[Stored data entries]
[Start of Attachment]

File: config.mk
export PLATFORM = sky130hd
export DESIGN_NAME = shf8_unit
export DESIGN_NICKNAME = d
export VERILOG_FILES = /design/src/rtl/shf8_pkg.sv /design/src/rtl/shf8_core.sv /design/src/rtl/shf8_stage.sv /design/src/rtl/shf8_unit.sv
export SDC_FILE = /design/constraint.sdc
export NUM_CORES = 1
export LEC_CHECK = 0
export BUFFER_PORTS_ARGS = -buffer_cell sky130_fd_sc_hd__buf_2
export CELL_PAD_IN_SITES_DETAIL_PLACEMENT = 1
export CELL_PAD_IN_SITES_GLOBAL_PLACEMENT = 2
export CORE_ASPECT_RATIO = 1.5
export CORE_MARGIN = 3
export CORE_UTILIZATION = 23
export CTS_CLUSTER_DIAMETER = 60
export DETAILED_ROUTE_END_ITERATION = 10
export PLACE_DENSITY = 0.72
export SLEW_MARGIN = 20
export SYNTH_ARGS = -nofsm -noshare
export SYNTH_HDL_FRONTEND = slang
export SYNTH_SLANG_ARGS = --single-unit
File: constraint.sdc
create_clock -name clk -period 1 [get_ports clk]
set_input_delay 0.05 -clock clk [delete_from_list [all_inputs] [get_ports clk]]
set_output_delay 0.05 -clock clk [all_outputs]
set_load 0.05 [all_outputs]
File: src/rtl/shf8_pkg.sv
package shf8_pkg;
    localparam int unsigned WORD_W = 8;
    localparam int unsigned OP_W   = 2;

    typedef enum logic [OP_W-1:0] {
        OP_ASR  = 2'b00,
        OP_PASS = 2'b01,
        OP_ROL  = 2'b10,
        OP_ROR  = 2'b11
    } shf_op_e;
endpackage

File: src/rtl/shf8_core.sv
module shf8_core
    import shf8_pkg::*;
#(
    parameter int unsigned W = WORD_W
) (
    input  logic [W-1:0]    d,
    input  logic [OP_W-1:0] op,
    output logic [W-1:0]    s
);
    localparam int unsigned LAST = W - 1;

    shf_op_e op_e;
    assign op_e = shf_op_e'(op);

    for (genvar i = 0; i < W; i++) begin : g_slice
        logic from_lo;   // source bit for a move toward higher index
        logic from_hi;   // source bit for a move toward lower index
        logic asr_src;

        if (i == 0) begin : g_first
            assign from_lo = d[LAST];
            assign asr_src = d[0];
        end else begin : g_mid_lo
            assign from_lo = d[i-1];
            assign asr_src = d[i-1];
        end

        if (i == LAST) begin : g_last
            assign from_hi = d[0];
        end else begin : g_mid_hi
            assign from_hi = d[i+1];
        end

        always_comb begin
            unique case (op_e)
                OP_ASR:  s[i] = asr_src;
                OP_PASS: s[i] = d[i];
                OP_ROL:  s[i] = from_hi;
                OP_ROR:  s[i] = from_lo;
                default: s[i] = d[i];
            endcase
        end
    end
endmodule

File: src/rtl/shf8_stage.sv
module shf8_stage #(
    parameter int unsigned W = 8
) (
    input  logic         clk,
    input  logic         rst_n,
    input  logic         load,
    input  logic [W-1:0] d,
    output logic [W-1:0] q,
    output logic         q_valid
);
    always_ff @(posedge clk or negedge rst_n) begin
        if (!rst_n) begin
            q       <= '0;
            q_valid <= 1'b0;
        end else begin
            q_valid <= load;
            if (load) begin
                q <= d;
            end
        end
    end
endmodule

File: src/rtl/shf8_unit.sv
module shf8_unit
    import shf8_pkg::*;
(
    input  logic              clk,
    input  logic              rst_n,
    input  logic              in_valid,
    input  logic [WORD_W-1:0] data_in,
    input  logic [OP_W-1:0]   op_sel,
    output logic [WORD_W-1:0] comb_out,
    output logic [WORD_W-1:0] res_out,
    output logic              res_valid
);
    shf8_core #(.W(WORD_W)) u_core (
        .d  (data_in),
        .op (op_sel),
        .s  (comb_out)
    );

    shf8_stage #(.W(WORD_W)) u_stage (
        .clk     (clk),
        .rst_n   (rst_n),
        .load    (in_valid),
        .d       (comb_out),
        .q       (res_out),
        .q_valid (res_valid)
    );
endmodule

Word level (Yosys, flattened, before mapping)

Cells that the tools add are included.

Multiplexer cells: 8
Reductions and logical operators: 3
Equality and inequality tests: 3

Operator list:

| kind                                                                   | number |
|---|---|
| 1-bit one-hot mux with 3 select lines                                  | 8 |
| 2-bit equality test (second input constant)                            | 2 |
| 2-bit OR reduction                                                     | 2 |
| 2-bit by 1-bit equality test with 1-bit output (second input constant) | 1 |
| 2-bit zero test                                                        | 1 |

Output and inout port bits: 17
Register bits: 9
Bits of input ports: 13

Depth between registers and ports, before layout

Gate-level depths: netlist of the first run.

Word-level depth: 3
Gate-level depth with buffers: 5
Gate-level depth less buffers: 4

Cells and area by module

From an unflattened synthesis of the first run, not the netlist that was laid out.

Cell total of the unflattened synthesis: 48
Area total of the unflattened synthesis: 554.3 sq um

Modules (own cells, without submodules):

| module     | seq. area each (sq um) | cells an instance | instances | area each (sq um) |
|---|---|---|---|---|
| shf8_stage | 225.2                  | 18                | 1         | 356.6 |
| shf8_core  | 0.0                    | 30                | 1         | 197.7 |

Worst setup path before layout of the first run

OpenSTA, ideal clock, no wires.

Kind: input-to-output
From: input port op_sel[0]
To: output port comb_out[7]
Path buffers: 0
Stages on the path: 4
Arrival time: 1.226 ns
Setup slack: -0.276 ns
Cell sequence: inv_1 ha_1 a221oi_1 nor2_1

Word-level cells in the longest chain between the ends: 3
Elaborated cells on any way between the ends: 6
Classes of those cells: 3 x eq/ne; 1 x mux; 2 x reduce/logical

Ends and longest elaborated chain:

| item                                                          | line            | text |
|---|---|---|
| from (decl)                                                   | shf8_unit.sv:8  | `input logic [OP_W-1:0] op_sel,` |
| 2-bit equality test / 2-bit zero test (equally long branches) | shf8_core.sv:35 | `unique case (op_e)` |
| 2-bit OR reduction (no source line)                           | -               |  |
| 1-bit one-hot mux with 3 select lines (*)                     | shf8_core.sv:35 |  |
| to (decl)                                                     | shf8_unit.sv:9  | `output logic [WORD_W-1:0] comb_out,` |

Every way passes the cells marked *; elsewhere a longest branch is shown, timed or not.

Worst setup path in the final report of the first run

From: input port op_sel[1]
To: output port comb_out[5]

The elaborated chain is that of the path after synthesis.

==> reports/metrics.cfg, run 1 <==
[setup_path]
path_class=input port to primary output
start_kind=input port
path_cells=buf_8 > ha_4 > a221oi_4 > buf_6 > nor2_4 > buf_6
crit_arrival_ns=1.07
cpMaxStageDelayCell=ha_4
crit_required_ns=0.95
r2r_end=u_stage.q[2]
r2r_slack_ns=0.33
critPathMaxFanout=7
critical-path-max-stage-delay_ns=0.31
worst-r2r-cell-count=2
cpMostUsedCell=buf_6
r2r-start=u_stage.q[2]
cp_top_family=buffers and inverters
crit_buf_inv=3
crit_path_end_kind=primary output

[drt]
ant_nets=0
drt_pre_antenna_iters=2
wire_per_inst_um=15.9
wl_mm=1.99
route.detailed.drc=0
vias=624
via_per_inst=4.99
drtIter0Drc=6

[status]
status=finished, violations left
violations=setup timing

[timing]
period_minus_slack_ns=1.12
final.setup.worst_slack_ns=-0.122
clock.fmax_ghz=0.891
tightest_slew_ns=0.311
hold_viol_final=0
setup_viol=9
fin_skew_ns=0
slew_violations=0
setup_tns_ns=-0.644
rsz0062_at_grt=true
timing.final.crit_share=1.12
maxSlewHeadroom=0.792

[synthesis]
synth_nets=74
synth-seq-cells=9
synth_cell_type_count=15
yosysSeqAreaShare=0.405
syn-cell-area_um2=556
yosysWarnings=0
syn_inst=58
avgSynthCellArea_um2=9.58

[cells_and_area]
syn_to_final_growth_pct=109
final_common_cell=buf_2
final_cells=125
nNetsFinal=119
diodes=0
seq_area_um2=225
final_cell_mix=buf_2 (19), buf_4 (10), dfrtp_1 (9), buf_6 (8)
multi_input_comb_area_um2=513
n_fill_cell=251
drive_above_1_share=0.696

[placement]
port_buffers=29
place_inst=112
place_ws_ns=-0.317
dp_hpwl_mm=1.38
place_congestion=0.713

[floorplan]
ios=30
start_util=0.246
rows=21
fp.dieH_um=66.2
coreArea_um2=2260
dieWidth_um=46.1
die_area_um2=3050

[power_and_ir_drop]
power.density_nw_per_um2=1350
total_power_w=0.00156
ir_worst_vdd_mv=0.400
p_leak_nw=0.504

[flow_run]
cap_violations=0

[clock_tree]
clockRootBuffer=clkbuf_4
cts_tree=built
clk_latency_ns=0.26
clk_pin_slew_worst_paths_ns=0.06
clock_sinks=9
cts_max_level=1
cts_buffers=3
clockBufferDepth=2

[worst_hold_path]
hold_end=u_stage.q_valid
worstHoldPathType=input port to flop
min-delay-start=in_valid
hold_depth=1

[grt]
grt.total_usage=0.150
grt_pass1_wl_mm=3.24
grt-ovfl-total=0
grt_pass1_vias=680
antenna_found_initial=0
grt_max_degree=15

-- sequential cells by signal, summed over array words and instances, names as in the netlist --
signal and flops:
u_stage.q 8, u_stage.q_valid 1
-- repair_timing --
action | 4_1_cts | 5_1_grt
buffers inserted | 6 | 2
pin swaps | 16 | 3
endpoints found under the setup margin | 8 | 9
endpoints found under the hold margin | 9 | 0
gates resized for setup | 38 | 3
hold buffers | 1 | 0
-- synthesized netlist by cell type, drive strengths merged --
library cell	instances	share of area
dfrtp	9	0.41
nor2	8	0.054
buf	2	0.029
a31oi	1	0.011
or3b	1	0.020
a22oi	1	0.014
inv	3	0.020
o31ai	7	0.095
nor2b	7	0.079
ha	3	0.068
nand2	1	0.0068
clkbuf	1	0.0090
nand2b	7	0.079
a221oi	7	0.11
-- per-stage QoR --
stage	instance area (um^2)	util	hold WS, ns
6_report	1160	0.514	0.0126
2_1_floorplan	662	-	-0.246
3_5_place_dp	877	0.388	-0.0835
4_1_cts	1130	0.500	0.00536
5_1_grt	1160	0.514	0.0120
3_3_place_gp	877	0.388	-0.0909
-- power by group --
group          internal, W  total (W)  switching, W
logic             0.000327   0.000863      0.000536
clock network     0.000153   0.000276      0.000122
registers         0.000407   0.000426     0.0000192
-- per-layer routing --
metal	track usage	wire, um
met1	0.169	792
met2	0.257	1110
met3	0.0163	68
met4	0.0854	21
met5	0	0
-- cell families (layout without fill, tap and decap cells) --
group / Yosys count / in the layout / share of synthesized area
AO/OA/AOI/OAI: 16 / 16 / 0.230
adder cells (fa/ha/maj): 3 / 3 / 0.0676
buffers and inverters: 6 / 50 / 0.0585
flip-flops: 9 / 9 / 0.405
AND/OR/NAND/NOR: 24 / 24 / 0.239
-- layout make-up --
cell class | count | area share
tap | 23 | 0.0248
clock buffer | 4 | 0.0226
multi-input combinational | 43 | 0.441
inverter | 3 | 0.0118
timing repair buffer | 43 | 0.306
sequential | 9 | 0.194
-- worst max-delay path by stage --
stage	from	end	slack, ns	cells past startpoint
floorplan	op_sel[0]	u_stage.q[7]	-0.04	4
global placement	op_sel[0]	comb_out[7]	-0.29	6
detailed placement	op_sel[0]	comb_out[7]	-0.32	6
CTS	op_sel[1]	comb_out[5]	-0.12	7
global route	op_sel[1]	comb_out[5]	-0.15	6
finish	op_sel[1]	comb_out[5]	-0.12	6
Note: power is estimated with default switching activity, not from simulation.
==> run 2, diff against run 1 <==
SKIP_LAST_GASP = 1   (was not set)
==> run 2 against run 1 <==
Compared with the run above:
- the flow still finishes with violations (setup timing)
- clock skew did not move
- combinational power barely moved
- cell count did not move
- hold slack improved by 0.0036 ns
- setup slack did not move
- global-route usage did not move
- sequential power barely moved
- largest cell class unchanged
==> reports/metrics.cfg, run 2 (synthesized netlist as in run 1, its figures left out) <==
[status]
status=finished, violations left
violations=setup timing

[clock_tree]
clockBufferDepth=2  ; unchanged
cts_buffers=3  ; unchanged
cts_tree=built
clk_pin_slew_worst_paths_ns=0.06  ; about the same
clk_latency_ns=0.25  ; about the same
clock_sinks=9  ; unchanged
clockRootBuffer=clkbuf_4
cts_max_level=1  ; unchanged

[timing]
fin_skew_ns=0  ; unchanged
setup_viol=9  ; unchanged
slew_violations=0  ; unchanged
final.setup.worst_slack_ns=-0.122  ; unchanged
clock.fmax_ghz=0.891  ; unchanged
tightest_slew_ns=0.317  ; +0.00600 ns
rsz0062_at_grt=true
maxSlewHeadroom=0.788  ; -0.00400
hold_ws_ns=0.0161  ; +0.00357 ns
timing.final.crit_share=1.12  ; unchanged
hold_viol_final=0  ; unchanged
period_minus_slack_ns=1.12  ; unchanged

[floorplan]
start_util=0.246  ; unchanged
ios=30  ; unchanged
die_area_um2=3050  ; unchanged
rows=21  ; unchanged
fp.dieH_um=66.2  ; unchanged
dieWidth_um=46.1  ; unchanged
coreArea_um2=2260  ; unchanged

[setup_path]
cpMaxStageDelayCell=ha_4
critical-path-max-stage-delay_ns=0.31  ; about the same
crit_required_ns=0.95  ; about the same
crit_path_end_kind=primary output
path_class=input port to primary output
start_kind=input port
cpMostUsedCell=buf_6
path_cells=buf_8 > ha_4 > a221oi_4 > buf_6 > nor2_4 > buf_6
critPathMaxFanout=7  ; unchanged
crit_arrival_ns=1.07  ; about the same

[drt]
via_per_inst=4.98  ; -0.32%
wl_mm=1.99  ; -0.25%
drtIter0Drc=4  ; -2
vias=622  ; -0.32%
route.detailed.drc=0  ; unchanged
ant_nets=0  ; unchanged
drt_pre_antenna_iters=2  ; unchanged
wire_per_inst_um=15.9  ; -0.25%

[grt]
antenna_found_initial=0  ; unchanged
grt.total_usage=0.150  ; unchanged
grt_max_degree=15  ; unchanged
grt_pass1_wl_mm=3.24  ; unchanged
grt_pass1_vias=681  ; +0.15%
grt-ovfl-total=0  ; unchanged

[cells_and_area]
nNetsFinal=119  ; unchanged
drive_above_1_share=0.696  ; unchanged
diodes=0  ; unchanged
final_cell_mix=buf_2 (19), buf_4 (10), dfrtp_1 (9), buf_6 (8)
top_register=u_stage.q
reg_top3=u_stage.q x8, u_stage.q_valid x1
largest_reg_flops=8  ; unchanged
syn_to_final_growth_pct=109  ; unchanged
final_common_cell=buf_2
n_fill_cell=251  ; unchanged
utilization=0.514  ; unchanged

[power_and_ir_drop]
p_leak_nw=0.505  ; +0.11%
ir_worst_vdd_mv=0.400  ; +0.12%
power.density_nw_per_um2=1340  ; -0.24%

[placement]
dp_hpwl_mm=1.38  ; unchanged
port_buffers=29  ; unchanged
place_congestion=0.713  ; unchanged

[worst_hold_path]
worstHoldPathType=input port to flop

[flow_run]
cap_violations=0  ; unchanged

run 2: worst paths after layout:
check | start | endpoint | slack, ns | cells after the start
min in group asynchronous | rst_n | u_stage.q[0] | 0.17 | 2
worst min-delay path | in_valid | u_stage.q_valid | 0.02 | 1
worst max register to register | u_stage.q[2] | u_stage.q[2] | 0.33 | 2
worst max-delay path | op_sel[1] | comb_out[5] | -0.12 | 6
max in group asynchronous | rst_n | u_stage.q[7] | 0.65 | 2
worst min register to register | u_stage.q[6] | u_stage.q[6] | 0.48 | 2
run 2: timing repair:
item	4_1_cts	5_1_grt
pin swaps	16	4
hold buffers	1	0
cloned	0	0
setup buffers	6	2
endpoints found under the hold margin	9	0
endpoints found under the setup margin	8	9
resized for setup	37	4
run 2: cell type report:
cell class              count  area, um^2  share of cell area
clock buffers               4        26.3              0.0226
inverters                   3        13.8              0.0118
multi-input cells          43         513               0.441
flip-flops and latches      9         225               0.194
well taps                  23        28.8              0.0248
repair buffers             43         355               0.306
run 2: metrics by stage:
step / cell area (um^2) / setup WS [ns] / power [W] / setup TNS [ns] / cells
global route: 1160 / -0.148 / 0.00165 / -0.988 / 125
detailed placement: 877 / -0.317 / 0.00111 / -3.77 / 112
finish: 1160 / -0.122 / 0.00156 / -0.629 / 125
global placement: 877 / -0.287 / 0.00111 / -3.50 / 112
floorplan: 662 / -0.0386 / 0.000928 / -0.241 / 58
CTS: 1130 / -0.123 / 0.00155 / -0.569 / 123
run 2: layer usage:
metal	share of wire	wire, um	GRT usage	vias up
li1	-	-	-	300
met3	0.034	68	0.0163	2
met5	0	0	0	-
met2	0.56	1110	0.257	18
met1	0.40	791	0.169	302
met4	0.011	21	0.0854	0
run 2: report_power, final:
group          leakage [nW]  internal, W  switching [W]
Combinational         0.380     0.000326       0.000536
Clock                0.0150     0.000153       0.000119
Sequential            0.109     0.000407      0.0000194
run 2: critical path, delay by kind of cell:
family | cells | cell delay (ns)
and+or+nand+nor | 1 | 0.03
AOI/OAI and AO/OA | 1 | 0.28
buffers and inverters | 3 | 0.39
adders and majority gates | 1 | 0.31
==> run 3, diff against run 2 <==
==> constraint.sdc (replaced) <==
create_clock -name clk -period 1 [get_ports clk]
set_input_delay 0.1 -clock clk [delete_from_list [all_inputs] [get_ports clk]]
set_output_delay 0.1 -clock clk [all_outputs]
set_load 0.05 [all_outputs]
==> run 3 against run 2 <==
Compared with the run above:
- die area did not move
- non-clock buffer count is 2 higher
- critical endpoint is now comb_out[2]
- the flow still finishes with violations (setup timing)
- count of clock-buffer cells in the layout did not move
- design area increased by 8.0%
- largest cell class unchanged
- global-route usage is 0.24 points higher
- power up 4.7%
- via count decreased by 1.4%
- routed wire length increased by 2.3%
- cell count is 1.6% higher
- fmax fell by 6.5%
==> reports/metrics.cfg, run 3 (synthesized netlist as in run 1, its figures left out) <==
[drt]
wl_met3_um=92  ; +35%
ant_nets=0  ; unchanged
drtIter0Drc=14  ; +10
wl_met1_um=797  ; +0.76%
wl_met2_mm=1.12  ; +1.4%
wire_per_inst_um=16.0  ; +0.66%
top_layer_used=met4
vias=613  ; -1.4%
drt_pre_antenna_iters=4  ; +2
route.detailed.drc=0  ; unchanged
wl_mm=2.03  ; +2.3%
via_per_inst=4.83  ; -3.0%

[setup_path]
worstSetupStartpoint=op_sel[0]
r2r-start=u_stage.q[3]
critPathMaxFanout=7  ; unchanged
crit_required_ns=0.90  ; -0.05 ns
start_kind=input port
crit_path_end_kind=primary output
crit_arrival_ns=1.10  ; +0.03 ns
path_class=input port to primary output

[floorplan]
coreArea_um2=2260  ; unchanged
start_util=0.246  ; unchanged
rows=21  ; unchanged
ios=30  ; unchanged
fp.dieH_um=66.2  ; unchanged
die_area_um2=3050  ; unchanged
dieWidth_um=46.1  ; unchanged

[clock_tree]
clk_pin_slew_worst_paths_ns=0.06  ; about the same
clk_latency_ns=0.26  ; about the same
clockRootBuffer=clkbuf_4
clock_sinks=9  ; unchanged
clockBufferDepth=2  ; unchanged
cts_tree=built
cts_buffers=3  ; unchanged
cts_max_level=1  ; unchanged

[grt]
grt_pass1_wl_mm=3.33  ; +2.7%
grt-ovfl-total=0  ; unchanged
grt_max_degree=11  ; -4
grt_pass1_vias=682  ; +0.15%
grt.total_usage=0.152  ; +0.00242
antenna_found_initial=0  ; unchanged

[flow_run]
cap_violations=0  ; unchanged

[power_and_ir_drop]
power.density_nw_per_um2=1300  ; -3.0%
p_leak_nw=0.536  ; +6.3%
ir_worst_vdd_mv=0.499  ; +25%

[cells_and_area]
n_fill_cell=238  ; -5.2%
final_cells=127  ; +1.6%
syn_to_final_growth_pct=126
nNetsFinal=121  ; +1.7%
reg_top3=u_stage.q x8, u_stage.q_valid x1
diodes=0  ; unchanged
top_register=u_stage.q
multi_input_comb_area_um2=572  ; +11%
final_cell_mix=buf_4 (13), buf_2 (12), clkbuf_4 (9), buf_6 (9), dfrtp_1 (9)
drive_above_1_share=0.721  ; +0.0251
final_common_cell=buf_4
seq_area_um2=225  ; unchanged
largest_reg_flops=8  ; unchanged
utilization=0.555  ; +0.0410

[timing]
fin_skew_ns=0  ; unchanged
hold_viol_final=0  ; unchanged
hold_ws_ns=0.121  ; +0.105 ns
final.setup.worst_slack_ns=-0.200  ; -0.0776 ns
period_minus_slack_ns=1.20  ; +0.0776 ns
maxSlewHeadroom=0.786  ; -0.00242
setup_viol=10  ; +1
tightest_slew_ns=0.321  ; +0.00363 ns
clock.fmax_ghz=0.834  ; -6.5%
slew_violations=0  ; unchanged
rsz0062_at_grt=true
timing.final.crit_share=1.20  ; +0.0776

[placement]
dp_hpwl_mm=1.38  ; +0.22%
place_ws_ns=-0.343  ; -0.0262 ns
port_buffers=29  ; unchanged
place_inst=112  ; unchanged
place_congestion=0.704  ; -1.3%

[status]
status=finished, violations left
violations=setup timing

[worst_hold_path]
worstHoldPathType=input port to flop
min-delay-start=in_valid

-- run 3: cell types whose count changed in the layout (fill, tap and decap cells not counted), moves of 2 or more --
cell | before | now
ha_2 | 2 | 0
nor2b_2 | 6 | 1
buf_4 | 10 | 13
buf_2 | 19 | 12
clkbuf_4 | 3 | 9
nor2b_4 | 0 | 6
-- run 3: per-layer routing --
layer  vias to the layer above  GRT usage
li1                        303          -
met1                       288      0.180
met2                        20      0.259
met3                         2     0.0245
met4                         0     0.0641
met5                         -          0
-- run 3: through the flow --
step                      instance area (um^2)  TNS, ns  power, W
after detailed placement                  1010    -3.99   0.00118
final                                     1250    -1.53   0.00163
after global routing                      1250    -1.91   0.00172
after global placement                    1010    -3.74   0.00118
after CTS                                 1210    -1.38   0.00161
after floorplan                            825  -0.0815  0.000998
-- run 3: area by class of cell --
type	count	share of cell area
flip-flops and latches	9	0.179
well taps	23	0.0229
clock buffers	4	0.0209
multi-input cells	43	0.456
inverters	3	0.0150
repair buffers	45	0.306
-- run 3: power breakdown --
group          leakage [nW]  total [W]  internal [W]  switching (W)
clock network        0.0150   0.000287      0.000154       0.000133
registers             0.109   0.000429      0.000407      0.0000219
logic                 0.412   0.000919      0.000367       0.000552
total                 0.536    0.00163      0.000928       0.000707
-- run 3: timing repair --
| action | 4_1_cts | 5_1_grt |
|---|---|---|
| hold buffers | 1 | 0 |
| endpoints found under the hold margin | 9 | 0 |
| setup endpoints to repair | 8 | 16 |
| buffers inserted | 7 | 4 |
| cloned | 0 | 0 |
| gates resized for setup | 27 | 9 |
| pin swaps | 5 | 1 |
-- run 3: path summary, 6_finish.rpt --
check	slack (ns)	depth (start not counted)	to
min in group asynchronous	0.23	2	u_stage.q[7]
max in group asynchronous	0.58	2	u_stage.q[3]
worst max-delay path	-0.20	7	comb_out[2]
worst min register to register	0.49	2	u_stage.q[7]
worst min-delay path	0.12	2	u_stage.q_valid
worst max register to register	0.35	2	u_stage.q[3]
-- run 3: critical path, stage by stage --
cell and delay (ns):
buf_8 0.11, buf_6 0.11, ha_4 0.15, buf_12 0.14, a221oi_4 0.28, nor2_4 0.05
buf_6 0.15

[End of Attachment]

▶ WHAT TO WORK ON
Your answer should be the lines above, from the line containing "ha_2 | 2 | 0" up to and including the line containing "after detailed placement", reproduced exactly and with nothing else.

▶ EXERCISE ANSWER
ha_2 | 2 | 0
nor2b_2 | 6 | 1
buf_4 | 10 | 13
buf_2 | 19 | 12
clkbuf_4 | 3 | 9
nor2b_4 | 0 | 6
-- run 3: per-layer routing --
layer  vias to the layer above  GRT usage
li1                        303          -
met1                       288      0.180
met2                        20      0.259
met3                         2     0.0245
met4                         0     0.0641
met5                         -          0
-- run 3: through the flow --
step                      instance area (um^2)  TNS, ns  power, W
after detailed placement                  1010    -3.99   0.00118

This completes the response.